Top of SOURCE INFORMATION
## config.mk

```make
export PLATFORM = sky130hd
export DESIGN_NAME = ldm_tracker
export DESIGN_NICKNAME = d
export VERILOG_FILES = /design/src/rtl/ldm_pkg.sv /design/src/rtl/ldm_scoreboard.sv /design/src/rtl/ldm_slot_table.sv /design/src/rtl/ldm_line_probe.sv /design/src/rtl/ldm_tracker.sv
export SDC_FILE = /design/constraint.sdc
export NUM_CORES = 1
export LEC_CHECK = 0
export BUFFER_PORTS_ARGS = -buffer_cell sky130_fd_sc_hd__clkbuf_2
export CAP_MARGIN = 20
export CORE_ASPECT_RATIO = 1.75
export CORE_MARGIN = 1.5
export CORE_UTILIZATION = 58
export CTS_BUF_LIST = sky130_fd_sc_hd__clkbuf_16
export DETAILED_ROUTE_END_ITERATION = 7
export MAX_ROUTING_LAYER = met4
export PLACE_DENSITY = 0.9
export SLEW_MARGIN = 20
export SYNTH_ARGS = -nofsm -noshare
export SYNTH_HDL_FRONTEND = slang
export SYNTH_HIERARCHICAL = 1
export SYNTH_SLANG_ARGS = --single-unit
```

## constraint.sdc

```tcl
create_clock -name clk -period 5.3 [get_ports clk]
set_clock_uncertainty 0.2 [all_clocks]
set_input_delay 1.325 -clock clk [delete_from_list [all_inputs] [get_ports clk]]
set_output_delay 1.325 -clock clk [all_outputs]
set_load 0.005 [all_outputs]
```

## src/rtl/ldm_pkg.sv

```systemverilog
package ldm_pkg;
    parameter int NREG    = 32;
    parameter int ENTRIES = 4;
    parameter int LINEW   = 26;
    parameter int DATAW   = 32;
    localparam int REGW   = $clog2(NREG);
    localparam int IDXW   = $clog2(ENTRIES);

    typedef logic [REGW-1:0]  reg_idx_t;
    typedef logic [IDXW-1:0]  slot_idx_t;
    typedef logic [LINEW-1:0] line_t;
    typedef logic [DATAW-1:0] word_t;

    typedef struct packed {
        logic     used;
        line_t    line;
        reg_idx_t rd;
    } slot_t;

    typedef struct packed {
        logic      found;
        slot_idx_t idx;
    } pick_t;

    // lowest-numbered slot that is not in use
    function automatic pick_t lowest_free(input logic [ENTRIES-1:0] busy);
        pick_t res;
        res = '0;
        for (int i = ENTRIES - 1; i >= 0; i--) begin
            if (!busy[i]) begin
                res.found = 1'b1;
                res.idx   = slot_idx_t'(i);
            end
        end
        return res;
    endfunction
endpackage

```

## src/rtl/ldm_scoreboard.sv

```systemverilog
module ldm_scoreboard
    import ldm_pkg::*;
(
    input  logic            clk,
    input  logic            rst,
    input  logic            set_en,
    input  reg_idx_t        set_reg,
    input  logic            clr_en,
    input  reg_idx_t        clr_reg,
    input  logic            q_rs1_en,
    input  reg_idx_t        q_rs1,
    input  logic            q_rs2_en,
    input  reg_idx_t        q_rs2,
    input  reg_idx_t        q_rd,
    output logic            src_busy,
    output logic            rd_busy,
    output logic [NREG-1:0] pend
);
    for (genvar g = 0; g < NREG; g++) begin : g_bit
        if (g == 0) begin : g_zero
            assign pend[g] = 1'b0;
        end else begin : g_reg
            logic bit_q;
            always_ff @(posedge clk) begin
                if (rst)
                    bit_q <= 1'b0;
                else if (set_en && set_reg == reg_idx_t'(g))
                    bit_q <= 1'b1;
                else if (clr_en && clr_reg == reg_idx_t'(g))
                    bit_q <= 1'b0;
            end
            assign pend[g] = bit_q;
        end
    end

    always_comb begin
        src_busy = (q_rs1_en && pend[q_rs1]) || (q_rs2_en && pend[q_rs2]);
        rd_busy  = pend[q_rd];
    end
endmodule

```

## src/rtl/ldm_slot_table.sv

```systemverilog
module ldm_slot_table
    import ldm_pkg::*;
(
    input  logic                      clk,
    input  logic                      rst,
    input  logic                      alloc_en,
    input  line_t                     alloc_line,
    input  reg_idx_t                  alloc_rd,
    input  logic                      fill_valid,
    input  slot_idx_t                 fill_idx,
    output logic [ENTRIES-1:0]        busy,
    output logic [ENTRIES-1:0][LINEW-1:0] lines,
    output pick_t                     free_pick,
    output logic                      fill_hit,
    output reg_idx_t                  fill_rd
);
    slot_t [ENTRIES-1:0] slot_q;

    always_comb free_pick = lowest_free(busy);

    for (genvar g = 0; g < ENTRIES; g++) begin : g_slot
        logic take, drop;
        assign take = alloc_en && free_pick.found && free_pick.idx == slot_idx_t'(g);
        assign drop = fill_valid && fill_idx == slot_idx_t'(g);
        always_ff @(posedge clk) begin
            if (rst) begin
                slot_q[g] <= '0;
            end else if (take) begin
                slot_q[g].used <= 1'b1;
                slot_q[g].line <= alloc_line;
                slot_q[g].rd   <= alloc_rd;
            end else if (drop) begin
                slot_q[g].used <= 1'b0;
            end
        end
        assign busy[g]  = slot_q[g].used;
        assign lines[g] = slot_q[g].line;
    end

    always_comb begin
        fill_hit = fill_valid && slot_q[fill_idx].used;
        fill_rd  = slot_q[fill_idx].rd;
    end
endmodule

```

## src/rtl/ldm_line_probe.sv

```systemverilog
module ldm_line_probe
    import ldm_pkg::*;
(
    input  logic [ENTRIES-1:0]            busy,
    input  logic [ENTRIES-1:0][LINEW-1:0] lines,
    input  line_t                         probe_line,
    output logic                          probe_hit
);
    logic [ENTRIES-1:0] match;
    for (genvar g = 0; g < ENTRIES; g++) begin : g_cmp
        assign match[g] = busy[g] && lines[g] == probe_line;
    end
    assign probe_hit = |match;
endmodule

```

## src/rtl/ldm_tracker.sv

```systemverilog
module ldm_tracker
    import ldm_pkg::*;
(
    input  logic      clk,
    input  logic      rst,
    input  logic      iss_valid,
    input  logic      iss_rs1_en,
    input  reg_idx_t  iss_rs1,
    input  logic      iss_rs2_en,
    input  reg_idx_t  iss_rs2,
    input  logic      iss_is_miss,
    input  reg_idx_t  iss_rd,
    input  line_t     iss_line,
    input  logic      rollback,
    output logic      iss_stall,
    output logic      alloc_valid,
    output slot_idx_t alloc_idx,
    input  logic      fill_valid,
    input  slot_idx_t fill_idx,
    input  word_t     fill_data,
    output logic      rf_wr_en,
    output reg_idx_t  rf_wr_addr,
    output word_t     rf_wr_data,
    input  line_t     probe_line,
    output logic      probe_hit
);
    logic                          src_busy, rd_busy, fill_hit;
    logic [NREG-1:0]               pend;
    logic [ENTRIES-1:0]            busy;
    logic [ENTRIES-1:0][LINEW-1:0] lines;
    pick_t                         free_pick;
    reg_idx_t                      fill_rd;
    logic                          take;

    always_comb begin
        iss_stall = iss_valid &&
                    (src_busy || (iss_is_miss && (rd_busy || !free_pick.found)));
        take      = iss_valid && iss_is_miss && !iss_stall && !rollback;
        alloc_valid = take;
        alloc_idx   = free_pick.idx;
        rf_wr_en    = fill_hit && fill_rd != '0;
        rf_wr_addr  = fill_rd;
        rf_wr_data  = fill_data;
    end

    ldm_scoreboard u_sb (
        .clk      (clk),
        .rst      (rst),
        .set_en   (take && iss_rd != '0),
        .set_reg  (iss_rd),
        .clr_en   (fill_hit),
        .clr_reg  (fill_rd),
        .q_rs1_en (iss_rs1_en),
        .q_rs1    (iss_rs1),
        .q_rs2_en (iss_rs2_en),
        .q_rs2    (iss_rs2),
        .q_rd     (iss_rd),
        .src_busy (src_busy),
        .rd_busy  (rd_busy),
        .pend     (pend)
    );

    ldm_slot_table u_tab (
        .clk        (clk),
        .rst        (rst),
        .alloc_en   (take),
        .alloc_line (iss_line),
        .alloc_rd   (iss_rd),
        .fill_valid (fill_valid),
        .fill_idx   (fill_idx),
        .busy       (busy),
        .lines      (lines),
        .free_pick  (free_pick),
        .fill_hit   (fill_hit),
        .fill_rd    (fill_rd)
    );

    ldm_line_probe u_probe (
        .busy       (busy),
        .lines      (lines),
        .probe_line (probe_line),
        .probe_hit  (probe_hit)
    );
endmodule

```

==> summary.md <==
| Metric | Value |
|---|---|
| Status | complete, but fails checks |
| Failing checks | DRC |
| LEAKAGE | 3.242 nW |
| Clock Latency Late Sink | 0.43 ns |
| Pwr per Cell Area | 279.6 nW/um^2 |
| Reg2reg end | u_sb/g_bit[13].g_reg.bit_q |
| CTS tree | built |
| All-Layer GR Usage | 31.41% |
| Fill count | 1349 |
| Max-Cap Viols | 0 |
| CP arrival | 3.69 ns |
| Tmin final | 5.217 ns |
| Initial antenna violation count | 0 |
| FF-to-FF path depth | 11 |
| Post-CTS Hold Fix Bufs | 0 |
| R2r setup slk | 1.47 ns |
| Flop pwr share | 46.2% |
| Starting density of the core | 59.02% |
| Fin area | 9382 um^2 |
| Wire per inst | 20.55 um |
| Number of global-route vias before repair | 7414 |
| Routed vias | 7486 |
| Peak supply drop | 0.2368 mV |
| Hold Fails Final Rpt | 0 |
| # diodes | 0 |
| Synth Cell Area | 9325 um^2 |
| HPWL after DPL | 18220 um |
| Vias per cell | 6.071 |
| Final Wtd Congestion | 0.9928 |
| Clk network pwr share | 44.6% |
| Clk root buf | clkbuf_16 |
| RSZ-0062 raised after global routing | false |
| Post-CTS Setup Inserts | 0 |
| Final Total Pwr | 0.002623 W |
| CP Max Fanout | 12 |
| Worst min-delay path class | register to register |
| Period utilization | 98.43% |
| Slew Limit Fails | 0 |
| CTS sink count | 159 |
| Die Ht | 170.7 um |
| Core area | 15800 um^2 |
| Nets@finish | 1141 |
| Routed Antenna Nets | 0 |
| Area delta synth->final | 0.6038% |
| Synth warn | 6 |
| Row cnt | 61 |
| Worst path required time | 3.77 ns |
| CP endpoint kind | output port |
| First-pass DRT Iterations | 8 |
| Die ar. | 16880 um^2 |
| Syn nets | 1215 |
| Setup TNS | 0 ns |
| Placement Cell Area | 8822 um^2 |
| Mapped Cells | 1106 |
| Critical Path Source Type | primary input |
| Largest net degree at the start of global routing | 116 |
| Setup violators final | 0 |
| IO Pins | 152 |
| Least-Margin Pin Slew | 0.6895 ns |
| Post-CTS sizing | 0 |
| DRC Markers | 15 |
| Switching power | 0.0006764 W |
| Max-slew headroom | 54.03% |
| Die X | 98.85 um |
| Combinational share of power | 9.2% |
| Maximum clock rate | 191.7 MHz |
| Ratio of cells with drive above 1 in the final layout | 16.76% |
| Worst setup startpoint | iss_rd[0] |
| GRT Residual Overflow | 0 |
| First-pass GRT wire length | 39180 um |
| Drt initial violations | 622 |
| Worst-path clk slew | 0.06 ns |
| Critical path class | primary input to output port |
| Maximum buffer depth of the clock tree | 2 |
| Internal | 0.001947 W |
| Syn Area/Cell | 8.431 um^2 |
| Final WL | 25340 um |
| Crit path to | alloc_valid |
| PortBufs | 87 |
| Switching part of the total | 25.78% |
| Num CTS Buffers | 17 |
| Reg2Reg Launch Point | u_sb/g_bit[31].g_reg.bit_q |
| Hold Path Stages | 2 |
| H-tree depth | 4 |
Bottom of SOURCE INFORMATION
WHAT IS NEEDED: Filter the data above by the word "primary" and copy every line that matches.

TASK OUTPUT:
| Critical Path Source Type | primary input |
| Critical path class | primary input to output port |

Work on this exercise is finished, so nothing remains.